At the same time, especially if you're interviewing a relatively senior person, you could at least hope to hear some questions about the specification and the exact form of the input. Even if you direct them back to the simple case of just swapping 8-bit items, knowing whether or not they think in broader terms than that may be valuable.
If you do have to deal with a broad range of inputs, you just about have to think in terms of a "stack", a bit like a network stack. You have to build your software in a number of layers, each of which applies a fairly specific set of transforms in a specific order. This lets you keep each part of the transformation simple enough that you can keep it under control, and stand a reasonable chance of making it meet its requirements.
I'll outline one possibility that I have found at least somewhat workable. I'm the first to admit that there may be others who have better ideas though.
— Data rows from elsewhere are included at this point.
$ cat src/rtl/plic_tl_arbiter_if.sv
// TileLink-UL link bundles: tl_m_if carries master-width source IDs,
// tl_s_if carries the widened slave-side IDs.
interface tl_m_if;
    import tl_arb_pkg::*;

    tl_a_m_t a_bits;
    logic    a_valid;
    logic    a_ready;
    tl_d_m_t d_bits;
    logic    d_valid;
    logic    d_ready;

    modport master (output a_bits, a_valid, d_ready, input a_ready, d_bits, d_valid);
    modport slave  (input a_bits, a_valid, d_ready, output a_ready, d_bits, d_valid);
endinterface

interface tl_s_if;
    import tl_arb_pkg::*;

    tl_a_s_t a_bits;
    logic    a_valid;
    logic    a_ready;
    tl_d_s_t d_bits;
    logic    d_valid;
    logic    d_ready;

    modport master (output a_bits, a_valid, d_ready, input a_ready, d_bits, d_valid);
    modport slave  (input a_bits, a_valid, d_ready, output a_ready, d_bits, d_valid);
endinterface

$ cat src/rtl/plic_tl_arbiter_rr_arb2.sv
// Two-way grant logic. PLIC_TL_ARB_RR_EN selects round-robin; otherwise
// master 0 has fixed priority and last_grant is kept but not consulted.
module tl_rr_arb2 (
    input  logic       clk,
    input  logic       rst,
    input  logic [1:0] elig,
    input  logic       take,
    output logic [1:0] gnt
);

    logic last_grant;

    always_comb begin
        // NOTE: gnt gets a default before any branch so no path can infer a latch.
        gnt = 2'b00;
        if (take) begin
`ifdef PLIC_TL_ARB_RR_EN
            if (&elig) gnt = last_grant ? 2'b01 : 2'b10;
            else       gnt = elig;
`else
            gnt = {elig[1] & ~elig[0], elig[0]};
`endif
        end
    end

    // Reset value 1 lets master 0 win the first contested round-robin slot.
    always_ff @(posedge clk) begin
        // NOTE: state registers use non-blocking assignments so every flop samples pre-edge values.
        if (rst)       last_grant <= 1'b1;
        else if (|gnt) last_grant <= gnt[1];
    end

`ifndef PLIC_TL_ARB_RR_EN
    logic unused_last_grant;
    assign unused_last_grant = last_grant;
`endif

endmodule

$ cat src/rtl/plic_tl_arbiter.sv
// Two-master TileLink-UL arbiter in front of the PLIC slave port with a registered
// A stage and per-master outstanding limits. Option macro: PLIC_TL_ARB_RR_EN.
module plic_tl_arbiter
    import tl_arb_pkg::*;
#(
    parameter int MAX_OUT = 4
) (
    input logic   arb_clock_i,
    input logic   arb_reset_i,
    tl_m_if.slave m0,
    tl_m_if.slave m1,
    tl_s_if.master s
);

    localparam int CW = $clog2(MAX_OUT + 1);
    localparam logic [CW-1:0] CNT_MAX = CW'(MAX_OUT);

    logic [CW-1:0] out_cnt [2];
    logic [1:0]    elig;
    logic [1:0]    gnt;
    logic [1:0]    cnt_dec;
    logic          loadable;
    logic          stage_vld;
    tl_a_s_t       stage;
    logic          d_idx;
    logic          d_fire;
    tl_d_m_t       d_m;

    assign loadable = !stage_vld || s.a_ready;
    assign elig     = {m1.a_valid && (out_cnt[1] < CNT_MAX),
                       m0.a_valid && (out_cnt[0] < CNT_MAX)};

    tl_rr_arb2 u_arb (
        .clk  (arb_clock_i),
        .rst  (arb_reset_i),
        .elig (elig),
        .take (loadable),
        .gnt  (gnt)
    );

    assign m0.a_ready = gnt[0];
    assign m1.a_ready = gnt[1];

    always_ff @(posedge arb_clock_i) begin
        if (arb_reset_i)   stage_vld <= 1'b0;
        else if (loadable) stage_vld <= |gnt;
    end

    // NOTE: the payload register has no reset; stage_vld alone qualifies it.
    always_ff @(posedge arb_clock_i) begin
        if (loadable && |gnt)
            stage <= gnt[1] ? a_to_slave(m1.a_bits, 1'b1) : a_to_slave(m0.a_bits, 1'b0);
    end

    assign s.a_valid = stage_vld;
    assign s.a_bits  = stage;

    // D responses return by the index bit the A stage prepended to the source.
    assign d_idx      = s.d_bits.source[TL_RS];
    assign d_m        = d_to_master(s.d_bits);
    assign m0.d_bits  = d_m;
    assign m1.d_bits  = d_m;
    assign m0.d_valid = s.d_valid && !d_idx;
    assign m1.d_valid = s.d_valid && d_idx;
    assign s.d_ready  = d_idx ? m1.d_ready : m0.d_ready;
    assign d_fire     = s.d_valid && s.d_ready;

    // A response with no outstanding request is a protocol error; the count holds at zero.
    assign cnt_dec[0] = d_fire && !d_idx && (out_cnt[0] != '0);
    assign cnt_dec[1] = d_fire && d_idx  && (out_cnt[1] != '0);

    always_ff @(posedge arb_clock_i) begin
        for (int n = 0; n < 2; n++) begin
            if (arb_reset_i)                 out_cnt[n] <= '0;
            else if (gnt[n] && !cnt_dec[n])  out_cnt[n] <= out_cnt[n] + CW'(1);
            else if (!gnt[n] && cnt_dec[n])  out_cnt[n] <= out_cnt[n] - CW'(1);
        end
    end

endmodule

$ cat src/flat_wrapper.sv
// flat-port wrapper written by rule: the top's interface ports become plain ports
module plic_tl_arbiter_flat import tl_arb_pkg::*;
#(
    parameter int MAX_OUT = 4
)
  (arb_clock_i, arb_reset_i, m0_a_bits, m0_a_valid, m0_d_ready, m0_a_ready, m0_d_bits, m0_d_valid, m1_a_bits, m1_a_valid, m1_d_ready, m1_a_ready, m1_d_bits, m1_d_valid, s_a_bits, s_a_valid, s_d_ready, s_a_ready, s_d_bits, s_d_valid);
  tl_m_if m0_i ();
  tl_m_if m1_i ();
  tl_s_if s_i ();
  input logic arb_clock_i;
  input logic arb_reset_i;
  input wire logic [$bits(m0_i.a_bits)-1:0] m0_a_bits;
  input wire logic [$bits(m0_i.a_valid)-1:0] m0_a_valid;
  input wire logic [$bits(m0_i.d_ready)-1:0] m0_d_ready;
  output wire logic [$bits(m0_i.a_ready)-1:0] m0_a_ready;
  output wire logic [$bits(m0_i.d_bits)-1:0] m0_d_bits;
  output wire logic [$bits(m0_i.d_valid)-1:0] m0_d_valid;
  input wire logic [$bits(m1_i.a_bits)-1:0] m1_a_bits;
  input wire logic [$bits(m1_i.a_valid)-1:0] m1_a_valid;
  input wire logic [$bits(m1_i.d_ready)-1:0] m1_d_ready;
  output wire logic [$bits(m1_i.a_ready)-1:0] m1_a_ready;
  output wire logic [$bits(m1_i.d_bits)-1:0] m1_d_bits;
  output wire logic [$bits(m1_i.d_valid)-1:0] m1_d_valid;
  output wire logic [$bits(s_i.a_bits)-1:0] s_a_bits;
  output wire logic [$bits(s_i.a_valid)-1:0] s_a_valid;
  output wire logic [$bits(s_i.d_ready)-1:0] s_d_ready;
  input wire logic [$bits(s_i.a_ready)-1:0] s_a_ready;
  input wire logic [$bits(s_i.d_bits)-1:0] s_d_bits;
  input wire logic [$bits(s_i.d_valid)-1:0] s_d_valid;
  assign m0_i.a_bits = m0_a_bits;
  assign m0_i.a_valid = m0_a_valid;
  assign m0_i.d_ready = m0_d_ready;
  assign m0_a_ready = m0_i.a_ready;
  assign m0_d_bits = m0_i.d_bits;
  assign m0_d_valid = m0_i.d_valid;
  assign m1_i.a_bits = m1_a_bits;
  assign m1_i.a_valid = m1_a_valid;
  assign m1_i.d_ready = m1_d_ready;
  assign m1_a_ready = m1_i.a_ready;
  assign m1_d_bits = m1_i.d_bits;
  assign m1_d_valid = m1_i.d_valid;
  assign s_a_bits = s_i.a_bits;
  assign s_a_valid = s_i.a_valid;
  assign s_d_ready = s_i.d_ready;
  assign s_i.a_ready = s_a_ready;
  assign s_i.d_bits = s_d_bits;
  assign s_i.d_valid = s_d_valid;
  plic_tl_arbiter #(.MAX_OUT(MAX_OUT)) u_core (.arb_clock_i(arb_clock_i), .arb_reset_i(arb_reset_i), .m0(m0_i), .m1(m1_i), .s(s_i));
endmodule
At least to me, this seems a bit like brute-force engineering, with little real elegance.
You normally want to start by converting any other representation to UCS-4 (aka UTF-32). For this, you'd generally prefer to rely on input from the user than attempt to figure it out on your own. In some cases, you can be sure a particular sequence of octets does not follow the rules of a particular encoding scheme, but you can rarely (if ever) be sure that it does follow a particular encoding scheme.
The next step is optional. You can normalize the input to one of the four Unicode normalization forms. In this case, you'd probably want to apply the "NFKC" transformation: compatibility decomposition followed by canonical composition. This will (where possible) convert combining diacritical forms (such as the U+301 that Jon mentioned) into single code points (e.g., an "A" with a "U+301" would be converted to "Latin capital A with acute", U+00C1).
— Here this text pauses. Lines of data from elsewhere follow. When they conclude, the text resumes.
<file path="src/rtl/cpu_ctrl_fsm_pkg.sv">
// Shared definitions for the CPU control FSM: opcodes, ALU codes, states and
// the decoded control bundle passed from ctrl_decode to the sequencer.
package cpu_ctrl_fsm_pkg;

    localparam logic [6:0] OPC_RTYPE = 7'h33;
    localparam logic [6:0] OPC_ADDI  = 7'h13;
    localparam logic [6:0] OPC_LW    = 7'h03;
    localparam logic [6:0] OPC_SW    = 7'h23;
    localparam logic [6:0] OPC_BEQ   = 7'h63;
    localparam logic [6:0] OPC_JAL   = 7'h6F;

    localparam logic [2:0] ALU_ADD = 3'b010;
    localparam logic [2:0] ALU_SUB = 3'b110;

    typedef enum logic [2:0] {
        S_IDLE,
        S_FETCH,
        S_DECODE,
        S_EXEC,
        S_MEM,
        S_WB,
        S_DONE
    } state_t;

    // use_mem routes EXEC to MEM; is_beq makes EXEC the last state.
    typedef struct packed {
        logic       alu_src;
        logic [2:0] op;
        logic       reg_write;
        logic       mem_read;
        logic       mem_write;
        logic       mem2reg;
        logic       use_mem;
        logic       is_beq;
        logic       is_jal;
        logic       illegal;
    } ctrl_t;

endpackage

</file>
<file path="src/rtl/cpu_ctrl_fsm_ctrl_decode.sv">
// Combinational opcode-to-control mapping; unknown opcodes decode as an
// illegal NOP that still takes the EXEC->WB path with no write strobes.
module ctrl_decode
    import cpu_ctrl_fsm_pkg::*;
(
    input  logic [6:0] opcode,
    output ctrl_t      ctrl
);

    always_comb begin
        ctrl         = '0;
        ctrl.alu_src = 1'b1;
        ctrl.op      = ALU_ADD;
        case (opcode)
            OPC_RTYPE: begin
                ctrl.alu_src   = 1'b0;
                ctrl.reg_write = 1'b1;
            end
            OPC_ADDI: begin
                ctrl.reg_write = 1'b1;
            end
            OPC_LW: begin
                ctrl.reg_write = 1'b1;
                ctrl.mem_read  = 1'b1;
                ctrl.mem2reg   = 1'b1;
                ctrl.use_mem   = 1'b1;
            end
            OPC_SW: begin
                ctrl.mem_write = 1'b1;
                ctrl.use_mem   = 1'b1;
            end
            OPC_BEQ: begin
                ctrl.alu_src = 1'b0;
                ctrl.op      = ALU_SUB;
                ctrl.is_beq  = 1'b1;
            end
            OPC_JAL: begin
                ctrl.reg_write = 1'b1;
                ctrl.is_jal    = 1'b1;
            end
            default: begin
                ctrl.illegal = 1'b1;
            end
        endcase
    end

endmodule

</file>
<file path="src/rtl/cpu_ctrl_fsm.sv">
// Multi-cycle control sequencer: walks each instruction through its states,
// owns the PC, instruction register and retire counter, and drives control.
module cpu_ctrl_fsm
    import cpu_ctrl_fsm_pkg::*;
#(
    parameter logic [31:0] ENTRY_PC = 32'h28,
    parameter int          CNT_W    = 16
) (
    input  logic             clk,
    input  logic             rst,
    input  logic             start,
    input  logic [CNT_W-1:0] max_count,
    input  logic [31:0]      ins,
    input  logic             zero,
    input  logic [31:0]      imm,
    input  logic [31:0]      jTarget,
    output logic [31:0]      PCin,
    output logic             RegWrite,
    output logic             ALUSrc,
    output logic             MemRead,
    output logic             MemWrite,
    output logic             Mem2Reg,
    output logic [2:0]       op,
    output logic             fetch_en,
    output logic             busy,
    output logic             done,
    output logic             illegal,
    output logic [CNT_W-1:0] retired
);

    state_t           state;
    state_t           state_n;
    logic [31:0]      ir;
    logic [31:0]      ir_n;
    logic [CNT_W-1:0] max_q;
    logic [CNT_W-1:0] retired_inc;
    logic [31:0]      pc_next;
    logic             retire;
    logic             launch;
    logic             in_instr;
    logic             reg_write_q;
    logic             mem_write_q;
    ctrl_t            dec;
    logic             unused_ir_hi;

    // Decode the word that will sit in ir next cycle, so registered control
    // outputs are already valid in the first DECODE cycle.
    assign ir_n = (state == S_FETCH) ? ins : ir;

    ctrl_decode u_decode (
        .opcode (ir_n[6:0]),
        .ctrl   (dec)
    );

    assign unused_ir_hi = ^ir[31:7];

    assign retired_inc = (&retired) ? retired : retired + 1'b1;

    always_comb begin
        if (dec.is_beq && zero)
            pc_next = PCin + (imm << 1);
        else if (dec.is_jal)
            pc_next = PCin + (jTarget << 2);
        else
            pc_next = PCin + 32'd4;
    end

    always_comb begin
        state_n = state;
        retire  = 1'b0;
        launch  = 1'b0;
        case (state)
            S_IDLE, S_DONE: begin
                if (start) begin
                    state_n = S_FETCH;
                    launch  = 1'b1;
                end
            end
            S_FETCH:  state_n = (max_q == '0) ? S_DONE : S_DECODE;
            S_DECODE: state_n = S_EXEC;
            S_EXEC: begin
                if (dec.is_beq)
                    retire = 1'b1;
                else if (dec.use_mem)
                    state_n = S_MEM;
                else
                    state_n = S_WB;
            end
            S_MEM: begin
                if (dec.mem_write)
                    retire = 1'b1;
                else
                    state_n = S_WB;
            end
            S_WB:     retire = 1'b1;
            default:  state_n = S_IDLE;
        endcase
        if (retire)
            state_n = (retired_inc == max_q) ? S_DONE : S_FETCH;
    end

    assign in_instr = (state_n == S_DECODE) || (state_n == S_EXEC) ||
                      (state_n == S_MEM)    || (state_n == S_WB);

    // Outputs are registered from the next state, so they line up with the
    // state they describe rather than lagging it by a cycle.
    always_ff @(posedge clk) begin
        if (rst) begin
            state       <= S_IDLE;
            ir          <= '0;
            max_q       <= '0;
            PCin        <= ENTRY_PC;
            retired     <= '0;
            fetch_en    <= 1'b0;
            busy        <= 1'b0;
            done        <= 1'b0;
            illegal     <= 1'b0;
            ALUSrc      <= 1'b1;
            op          <= ALU_ADD;
            MemRead     <= 1'b0;
            Mem2Reg     <= 1'b0;
            reg_write_q <= 1'b0;
            mem_write_q <= 1'b0;
        end else begin
            state <= state_n;
            ir    <= ir_n;
            if (launch) begin
                PCin    <= ENTRY_PC;
                retired <= '0;
                max_q   <= max_count;
            end
            if (retire) begin
                PCin    <= pc_next;
                retired <= retired_inc;
            end
            fetch_en    <= (state_n == S_FETCH) && (launch ? (max_count != '0) : 1'b1);
            busy        <= (state_n != S_IDLE) && (state_n != S_DONE);
            done        <= (state_n == S_DONE);
            illegal     <= (state_n == S_DECODE) && dec.illegal;
            ALUSrc      <= in_instr ? dec.alu_src : 1'b1;
            op          <= in_instr ? dec.op : ALU_ADD;
            MemRead     <= ((state_n == S_MEM) || (state_n == S_WB)) && dec.mem_read;
            Mem2Reg     <= (state_n == S_WB) && dec.mem2reg;
            reg_write_q <= (state_n == S_WB) && dec.reg_write;
            mem_write_q <= (state_n == S_MEM) && dec.mem_write;
        end
    end

    // A reset landing in MEM or WB must kill the write in that same cycle.
    assign RegWrite = reg_write_q & ~rst;
    assign MemWrite = mem_write_q & ~rst;

endmodule

</file>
You then walk through all the characters from beginning to end, breaking the string into actual characters -- and if there are (still) combining diacritic marks, keeping them with the characters they modify. The result of this will typically be an index of the actual characters in the string, such as the position and length of each.
You the reverse the order of those complete characters, typically by using the index you created in the previous step.
You then (again, optionally) apply another Unicode normalization process, such as NFD (canonical decomposition). This will turn the aforementioned "Latin A with acute" back into two code points -- a "Latin capital A" and a "combining Acute". If your input happened to contain a U+00C1 to start with, however, it would also convert that into two code points as well.
You then encode the sequence of UCS-4 code points into the desired encoding (UTF-8, UTF-16, etc.)
Note that the Unicode normalization steps can/will change the number of code points needed to store the string, so if you include those, you can no longer plan on the result string fitting into the original storage. Obviously enough, the resulting code points may not correspond directly to the input code points either.